Now that the CE Mark has been reinstated, St. Jude can begin to resume selling the device in Europe. TAVR devices are meant to repair or replace diseased heart valves. 

"Reviews of the Portico valve by St. Jude Medical’s global physician advisors, core laboratories, independent experts and regulatory bodies found no excess rate of clinical events associated with either Portico or control valves exhibiting the leaflet motion observation and patients with this leaflet motion observation were found to be asymptomatic," said Justin Paquette, a spokesman for the company's Chronic Pain, Movement Disorders, Structural Heart and Vascular Disease businesses, in an email.

He added that St.
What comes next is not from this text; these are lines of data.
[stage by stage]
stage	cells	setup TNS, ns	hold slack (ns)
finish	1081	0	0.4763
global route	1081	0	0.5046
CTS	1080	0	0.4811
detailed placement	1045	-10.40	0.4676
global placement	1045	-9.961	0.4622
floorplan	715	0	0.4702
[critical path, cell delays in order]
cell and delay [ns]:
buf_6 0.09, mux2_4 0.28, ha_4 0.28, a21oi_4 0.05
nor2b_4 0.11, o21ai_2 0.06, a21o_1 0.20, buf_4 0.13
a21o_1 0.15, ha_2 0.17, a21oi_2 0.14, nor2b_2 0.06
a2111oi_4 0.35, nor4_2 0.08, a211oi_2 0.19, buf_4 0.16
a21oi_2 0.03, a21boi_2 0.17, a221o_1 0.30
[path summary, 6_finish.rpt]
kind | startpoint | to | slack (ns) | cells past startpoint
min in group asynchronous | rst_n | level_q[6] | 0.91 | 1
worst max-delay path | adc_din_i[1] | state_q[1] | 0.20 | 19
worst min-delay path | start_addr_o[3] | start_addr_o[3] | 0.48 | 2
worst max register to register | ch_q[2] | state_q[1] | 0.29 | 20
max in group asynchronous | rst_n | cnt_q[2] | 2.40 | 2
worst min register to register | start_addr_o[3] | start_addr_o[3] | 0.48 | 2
<file path="src/rtl/cache_ctrl_l1_data.sv">
// L1 data-cache controller: load/store lookup, L2 refill on load miss,
// write-through/no-write-allocate stores, L2 timeout, hit/miss statistics.
module cache_ctrl_l1_data #(
    parameter int unsigned ADDR_W  = 19,
    parameter int unsigned TIMEOUT = 255,
    parameter int unsigned CNT_W   = 16
) (
    input  logic              clk_i,
    input  logic              rst_i,
    input  logic              core_req_i,
    input  logic              core_we_i,
    input  logic [ADDR_W-1:0] core_addr_i,
    output logic              core_done_o,
    output logic              core_err_o,
    input  logic              cache_hit_i,
    output logic [ADDR_W-1:0] cache_addr_o,
    output logic              cache_read_o,
    output logic              cache_write_o,
    output logic              write_L2_o,
    output logic              write_through_o,
    output logic              l2_req_o,
    output logic              l2_we_o,
    input  logic              l2_ack_i,
    output logic [CNT_W-1:0]  hit_cnt_o,
    output logic [CNT_W-1:0]  miss_cnt_o
);

    localparam int unsigned TMO_W = (TIMEOUT > 1) ? $clog2(TIMEOUT) : 1;
    localparam logic [TMO_W-1:0] TMO_LAST = TMO_W'(TIMEOUT - 1);

    typedef enum logic [2:0] {
        IDLE, LOOKUP, L2_RD, FILL, L2_WR, DONE, ERR
    } state_t;

    state_t             state_q, state_d;
    logic               we_q, we_d;
    logic [ADDR_W-1:0]  addr_d;
    logic [TMO_W-1:0]   tmo_q, tmo_d;
    logic [CNT_W-1:0]   hit_d, miss_d;
    logic               done_d, err_d, rd_d, wr_d, wl2_d, wt_d, l2req_d, l2we_d;

    // Next state, counters, and control outputs decoded from the next state
    always_comb begin
        state_d = state_q;
        we_d    = we_q;
        addr_d  = cache_addr_o;
        tmo_d   = tmo_q;
        hit_d   = hit_cnt_o;
        miss_d  = miss_cnt_o;

        case (state_q)
            IDLE: begin
                if (core_req_i) begin
                    addr_d  = core_addr_i;
                    we_d    = core_we_i;
                    state_d = LOOKUP;
                end
            end
            LOOKUP: begin
                tmo_d = '0;
                if (cache_hit_i) begin
                    if (!(&hit_cnt_o)) hit_d = hit_cnt_o + CNT_W'(1);
                end else begin
                    if (!(&miss_cnt_o)) miss_d = miss_cnt_o + CNT_W'(1);
                end
                if (we_q)             state_d = L2_WR;
                else if (cache_hit_i) state_d = DONE;
                else                  state_d = L2_RD;
            end
            L2_RD: begin
                if (l2_ack_i)              state_d = FILL;
                else if (tmo_q == TMO_LAST) state_d = ERR;
                else                        tmo_d = tmo_q + TMO_W'(1);
            end
            FILL:    state_d = LOOKUP;
            L2_WR: begin
                if (l2_ack_i)              state_d = DONE;
                else if (tmo_q == TMO_LAST) state_d = ERR;
                else                        tmo_d = tmo_q + TMO_W'(1);
            end
            DONE:    state_d = IDLE;
            ERR:     state_d = IDLE;
            default: state_d = IDLE;
        endcase

        done_d  = (state_d == DONE) || (state_d == ERR);
        err_d   = (state_d == ERR);
        rd_d    = (state_d == LOOKUP) && !we_d;
        wt_d    = (state_d == LOOKUP) && we_d;
        wr_d    = wt_d || (state_d == FILL);
        wl2_d   = (state_d == FILL);
        l2req_d = (state_d == L2_RD) || (state_d == L2_WR);
        l2we_d  = (state_d == L2_WR);
    end

    always_ff @(posedge clk_i) begin
        if (rst_i) begin
            state_q         <= IDLE;
            we_q            <= 1'b0;
            tmo_q           <= '0;
            cache_addr_o    <= '0;
            hit_cnt_o       <= '0;
            miss_cnt_o      <= '0;
            core_done_o     <= 1'b0;
            core_err_o      <= 1'b0;
            cache_read_o    <= 1'b0;
            cache_write_o   <= 1'b0;
            write_L2_o      <= 1'b0;
            write_through_o <= 1'b0;
            l2_req_o        <= 1'b0;
            l2_we_o         <= 1'b0;
        end else begin
            state_q         <= state_d;
            we_q            <= we_d;
            tmo_q           <= tmo_d;
            cache_addr_o    <= addr_d;
            hit_cnt_o       <= hit_d;
            miss_cnt_o      <= miss_d;
            core_done_o     <= done_d;
            core_err_o      <= err_d;
            cache_read_o    <= rd_d;
            cache_write_o   <= wr_d;
            write_L2_o      <= wl2_d;
            write_through_o <= wt_d;
            l2_req_o        <= l2req_d;
            l2_we_o         <= l2we_d;
        end
    end

endmodule

</file>
<file path="config.mk">
export PLATFORM = sky130hd
export DESIGN_NAME = cache_ctrl_l1_data
export DESIGN_NICKNAME = d
export VERILOG_FILES = /design/src/rtl/cache_ctrl_l1_data.sv
export SDC_FILE = /design/constraint.sdc
export NUM_CORES = 1
export LEC_CHECK = 0
export BUFFER_PORTS_ARGS = -buffer_cell sky130_fd_sc_hd__buf_2
export CAP_MARGIN = 20
export CORE_MARGIN = 3
export CORE_UTILIZATION = 55
export DETAILED_ROUTE_END_ITERATION = 8
export PLACE_DENSITY = 0.83
export SYNTH_ARGS = -nofsm -noshare
export SYNTH_HDL_FRONTEND = slang
export SYNTH_SLANG_ARGS = --single-unit
</file>
<file path="constraint.sdc">
create_clock -name clk_i -period 5.5 [get_ports clk_i]
set_input_delay 0.55 -clock clk_i [delete_from_list [all_inputs] [get_ports clk_i]]
set_output_delay 0.55 -clock clk_i [all_outputs]
set_load 0.02 [all_outputs]
</file>
==> results.yml, run 1 <==
clocking:
  clkSlewWorstSetupHoldPaths_ns: 0.07
  cts_resized: 0
  cts.sinks: 71
  ctsHoldBuffers: 0
  clk_path_buf_depth: 2
  cts_made_buffers: 9
  cts_tree: "done"
  postCtsSetupBuffers: 0
  ctsHtreeMaxLevel: 3
  cts_root_buf: "clkbuf_8"
  clock_latency_ns: 0.33
floorplanning:
  die-area_mm2: 0.00681
  pin_count: 84
  initial_core_util_pct: 57.8
  die_y_um: 82.5
  die_w_um: 82.5
  rows: 27
  core_area_mm2: 0.00557
setup_path:
  timing.rr.end: "tmo_q[6]"
  timing.rr.start: "state_q[2]"
  cp_slowest_cell: "dfxtp_1"
  path_max_fanout: 14
  cp.arrival_ns: 2.44
  critPathCaptureType: "flop"
  required_ns: 5.75
  worst-path-stages: 5
  rr_worst_depth: 5
  crit_family: "compound AO/OA/AOI/OAI gates"
  cp_cell_sequence: "and2b_1 > nor2b_1 > a31oi_1 > o21ai_0 > a21oi_1"
  r2r_slack_ns: 3.31
  setup.worst_path.start_class: "flop"
  critPathBufInv: 0
  path_class: "reg2reg"
  cpPeakStageDelay_ns: 0.67
  crit_start: "state_q[2]"
hold_path:
  hp-start: "cache_addr_o[10]"
  hold-path-endpoint: "cache_addr_o[10]"
  hp-class: "reg2reg"
  hold-path-cell-count: 2
detailed_routing:
  drt_iter0_markers: 130
  routed_wl_um: 6510
  wl_per_cell_um: 12.4
  dr.pass1.iters: 4
  route.antenna.remaining_nets: 0
  vias: 2818
  remaining_drc_errors: 0
  avgViaCountPerCell: 5.38
placed_design:
  port_buffers: 83
  dp_cells: 509
  hpwlAfterDp_um: 4640
  gp_congestion: 0.813
grt:
  antenna_found_initial: 0
  grt_pass1_vias: 2440
  grt_pass1_wl_um: 10400
  grtUsageTotal_pct: 19.3
  grt_max_degree: 63
  overflow: 0
sta:
  tightest_slew_ns: 0.846
  fin_skew_ns: 0.00786
  finalCriticalPeriod_ns: 2.19
  slew_headroom_pct: 43.3
  max_freq_mhz: 457
  setup-tns-final_ns: 0
  slew_violations: 0
  rsz0062_at_grt: "no"
  hold_violations: 0
  setup_viol: 0
  min_period_over_period_pct: 39.8
power_and_ir_drop:
  leakage_nw: 1.67
  ir_drop_mv: 0.168
  p_per_area_mw_per_mm2: 305
logic_synthesis:
  synth_flop_cell: "dfxtp_1"
  ys_types: 55
  avgSynthCellArea_um2: 8.70
  synthArstFlopShare_pct: 0
  syn-cell-area_mm2: 0.00322
  synth_top_cell_by_area: "dfxtp_1"
  ys_ff_latch: 71
  yosys.area.top_type_share_pct: 44.1
  synth_top_family_by_area: "simple AND/OR/NAND/NOR gates"
  synthTopCellsByArea: "dfxtp_1 44%, nand2_1 6.2%, nor2_1 4.9%"
  netlist_instances: 370
  synth_nets: 399
  synth_xor_area_share_pct: 7.30
  synth_edf_count: 0
  synth-compound-area-share_pct: 11.0
  synth_warnings: 0
  synthSimpleGateAreaFrac_pct: 30.3
  synthMuxAreaShare_pct: 2.21
  ys_seq_area_share_pct: 44.1
  synthAdderAreaFrac_pct: 1.55
layout:
  syn_to_final_growth_pct: 19.2
  layout.nets: 477
  fillCellCount: 478
  final_cell_mix: "83 x buf_2, 71 x dfxtp_1, 53 x nand2_1, 42 x nor2_1, 31 x a21oi_1"
  antenna_cells: 0
  drive_above_1_share_pct: 25.4
  layout_commonest_cell: "buf_2"
  fin_cells: 524
flow_run:
  maxCapViolCount: 0
run_status:
  status: "finished clean"
## per-layer routing
metal / wire [um] / GRT usage, %
met1: 2980 / 23.7
met2: 3060 / 32.6
met3: 364 / 3.58
met4: 99 / 8.99
met5: 0 / 0
## per-stage QoR
step | total power [W] | hold WS (ns) | util [%] | setup slack, ns | cell area (um2)
CTS | 0.00119 | 0.444 | 68.9 | 3.31 | 3840
detailed placement | 0.000781 | 0.444 | 65.3 | 3.32 | 3640
floorplan | 0.000736 | 0.452 | - | 3.60 | 3220
global route | 0.00123 | 0.449 | 68.9 | 3.11 | 3840
finish | 0.00117 | 0.454 | 68.9 | 3.31 | 3840
global placement | 0.000772 | 0.438 | 65.2 | 2.85 | 3630
## worst max-delay path by stage
stage / end / slack (ns)
3_3_place_gp: cache_write_o / 2.85
4_1_cts: tmo_q[6] / 3.31
5_1_grt: tmo_q[5] / 3.11
2_1_floorplan: hit_cnt_o[3] / 3.60
6_report: tmo_q[6] / 3.31
3_5_place_dp: tmo_q[6] / 3.32
## tightest hold or removal path, cell delays in order (launching register included)
cell and delay (ns):
dfxtp_1 0.31, nand2_1 0.05, a21oi_1 0.05
## sequential cells by signal (all words and copies together), names as in the netlist
signal	cells
cache_addr_o	19
cache_read_o	1
cache_write_o	1
core_done_o	1
core_err_o	1
hit_cnt_o	16
l2_req_o	1
l2_we_o	1
miss_cnt_o	16
state_q	3
tmo_q	8
we_q	1
write_L2_o	1
write_through_o	1
## synthesized netlist by cell type, types with 7 or more instances
master and n:
xor2_1 17, nor2_1 42, nor3_1 8, dfxtp_1 71, nand4_1 7, and3_1 13
xnor2_1 8, nand3_1 11, nand2_1 53, o21ai_0 8, a21oi_1 31, clkbuf_1 7
## where the power goes
group / leakage [nW] / internal [W] / total (W) / switching [W]
registers: 0.576 / 0.000544 / 0.000570 / 0.0000265
logic: 0.994 / 0.0000755 / 0.000197 / 0.000122
clock network: 0.0985 / 0.000231 / 0.000405 / 0.000174
## area by class of cell
cell class,instances,area [um2],area share [%]
clock buffer,12,155,4.04
clock inverter,3,42.5,1.11
inverter,3,11.3,0.293
multi-input combinational,278,1690,44.0
sequential,71,1420,37.0
tap,72,90.1,2.35
timing repair buffer,85,430,11.2
## cell families after synthesis
group | Yosys count
DFF | 71
buffers and inverters | 21
and+or+nand+nor | 183
adders and majority gates | 4
muxes | 7
AOI/OAI and AO/OA | 58
xor gates and xnor gates | 26
Note: power is estimated with default switching activity, not from simulation.
==> run 2, diff against run 1 <==
Settings changed: CORE_UTILIZATION 55 to 52, PLACE_DENSITY 0.83 to 0.79.
Clock period 5.5 ns to 2.05 ns, I/O delays scaled along.
==> results.yml, run 2 (synthesis results as in run 1) <==
sta:
  hold_violations: 0
  hold_slack_ns: 0.0934
  min_period_over_period_pct: 92.5
  fin_skew_ns: 0.0127
  setup-tns-final_ns: 0
  max_freq_mhz: 527
  finalCriticalPeriod_ns: 1.90
  tightest_slew_ns: 0.558
  slew_headroom_pct: 62.7
  rsz0062_at_grt: "no"
  setup_viol: 0
  slew_violations: 0
clocking:
  ctsHtreeMaxLevel: 3
  cts_tree: "done"
  cts_made_buffers: 9
  postCtsSetupBuffers: 0
  ctsHoldBuffers: 0
  cts_root_buf: "clkbuf_8"
  clock_latency_ns: 0.34
  clk_path_buf_depth: 2
  clkSlewWorstSetupHoldPaths_ns: 0.08
  cts.sinks: 71
layout:
  antenna_cells: 0
  final_cell_area_mm2: 0.00390
  largest_registers: "cache_addr_o: 19 flops, hit_cnt_o: 16 flops, miss_cnt_o: 16 flops"
  layout.nets: 487
  layout_commonest_cell: "buf_2"
  final_cell_mix: "83 x buf_2, 70 x dfxtp_1, 53 x nand2_1, 42 x nor2_1, 31 x a21oi_1"
  fin_cells: 538
  syn_to_final_growth_pct: 21.1
  regMostFlops: "cache_addr_o"
  drive_above_1_share_pct: 27.6
  largest_reg_flops: 19
setup_path:
  critPathBufInv: 0
  r2r_slack_ns: 0.15
  cpPeakStageDelay_ns: 0.48
  path_max_fanout: 16
  cp.arrival_ns: 2.13
  cp_slowest_cell: "dfxtp_1"
  rr_worst_depth: 5
  cp_cell_sequence: "nor4b_4 > and3_4 > and3_4 > nand4_1 > mux2_1"
  required_ns: 2.28
  crit_path_frequent_cell: "and3_4"
  worst-path-stages: 5
  critPathCaptureType: "flop"
  crit_start: "state_q[1]"
  path_class: "reg2reg"
  critPathCapture: "miss_cnt_o[13]"
  crit_family: "simple AND/OR/NAND/NOR gates"
  timing.rr.end: "miss_cnt_o[13]"
  timing.rr.start: "state_q[1]"
  setup.worst_path.start_class: "flop"
hold_path:
  hp-class: "in2reg"
  hold-path-cell-count: 3
flow_run:
  maxCapViolCount: 0
detailed_routing:
  vias: 2896
  drt_iter0_markers: 144
  routed_wl_um: 6880
  dr.pass1.iters: 4
  avgViaCountPerCell: 5.38
  remaining_drc_errors: 0
  wl_per_cell_um: 12.8
  route.antenna.remaining_nets: 0
floorplanning:
  rows: 28
  pin_count: 84
  core_area_mm2: 0.00596
  die-area_mm2: 0.00717
  initial_core_util_pct: 54.1
  die_y_um: 84.7
  die_w_um: 84.7
run_status:
  status: "finished clean"
placed_design:
  port_buffers: 83
  dp_cells: 522
  dpl_cell_area_mm2: 0.00372
  hpwlAfterDp_um: 5020
  gp_congestion: 0.880
power_and_ir_drop:
  p_per_area_mw_per_mm2: 783
  leakage_nw: 1.72
  ir_drop_mv: 0.519
grt:
  overflow: 0
  grt_max_degree: 30
  grtUsageTotal_pct: 19.4
  antenna_found_initial: 0
  grt_pass1_vias: 2679
  grt_pass1_wl_um: 11500
run 2: cell type report:
cell class / count / area [um2]
clock buffer: 11 / 141
clock inverter: 5 / 32.5
fill: 518 / 2060
inverter: 3 / 11.3
multi-input combinational: 278 / 1690
sequential: 71 / 1420
tap: 75 / 93.8
timing repair buffer: 95 / 505
run 2: how the worst min path moves through the flow:
| stage | start | endpoint | slack, ns |
|---|---|---|---|
| 6_report | core_addr_i[17] | cache_addr_o[17] | 0.09 |
| 5_1_grt | core_addr_i[1] | cache_addr_o[1] | 0.1 |
| 4_1_cts | core_addr_i[0] | cache_addr_o[0] | 0.08 |
| 3_5_place_dp | cache_addr_o[7] | cache_addr_o[7] | 0.45 |
| 2_1_floorplan | core_addr_i[0] | cache_addr_o[0] | 0.34 |
| 3_3_place_gp | cache_addr_o[4] | cache_addr_o[4] | 0.44 |
run 2: per-layer routing:
layer / GRT usage [%] / part of all wire (%)
met5: 0 / 0
met4: 9.93 / 1.9
met3: 4.02 / 5.9
met2: 32.2 / 47
met1: 23.8 / 45
run 2: worst register-to-register path: stages, from the launching register on:
cell and delay (ns):
dfxtp_1 0.48, nor4b_4 0.41, and3_4 0.27, and3_4 0.21
nand4_1 0.10, mux2_1 0.31
run 2: timing repair:
action | in CTS | in global routing
endpoints found under the setup margin | 0 | 3
resized for setup | 0 | 2
hold endpoints to repair | 0 | 0
run 2: stage by stage:
step	util, %	power (W)	worst slack [ns]
2_1_floorplan	-	0.00197	0.146
3_3_place_gp	62.5	0.00209	0.212
3_5_place_dp	62.5	0.00211	0.139
4_1_cts	65.4	0.00309	0.118
5_1_grt	65.5	0.00320	0.00900
6_report	65.5	0.00305	0.153
run 2: power breakdown:
part           internal [W]  switching [W]  total (W)
clock              0.000472       0.000504   0.000976
sequential          0.00146      0.0000590    0.00152
combinational      0.000216       0.000342   0.000558
total               0.00215       0.000905    0.00305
Jude is in discussions with the FDA to resume its pivotal trial in the U.S., which was announced in May.

St. Jude Medical is not the only company testing a TAVR device in the U.S. In late September, Boston Scientific announced that it had implanted the first patients with its version of the TAVR device - the Lotus heart valve.

Meanwhile, Edwards Lifesciences, which was the first to race across the FDA finish line in November 2011 with its Sapien system, dominates the U.S. market with Medtronic coming in second with its CoreValve, which was approved in January last year.

The data from various clinical trials have been very positive, so much so that analysts believe the overall market will continue to be expanded as more physicians adopt the less invasive alternative to open heart surgery. 

But the question remains to be answered whether the market will be large enough to support four players.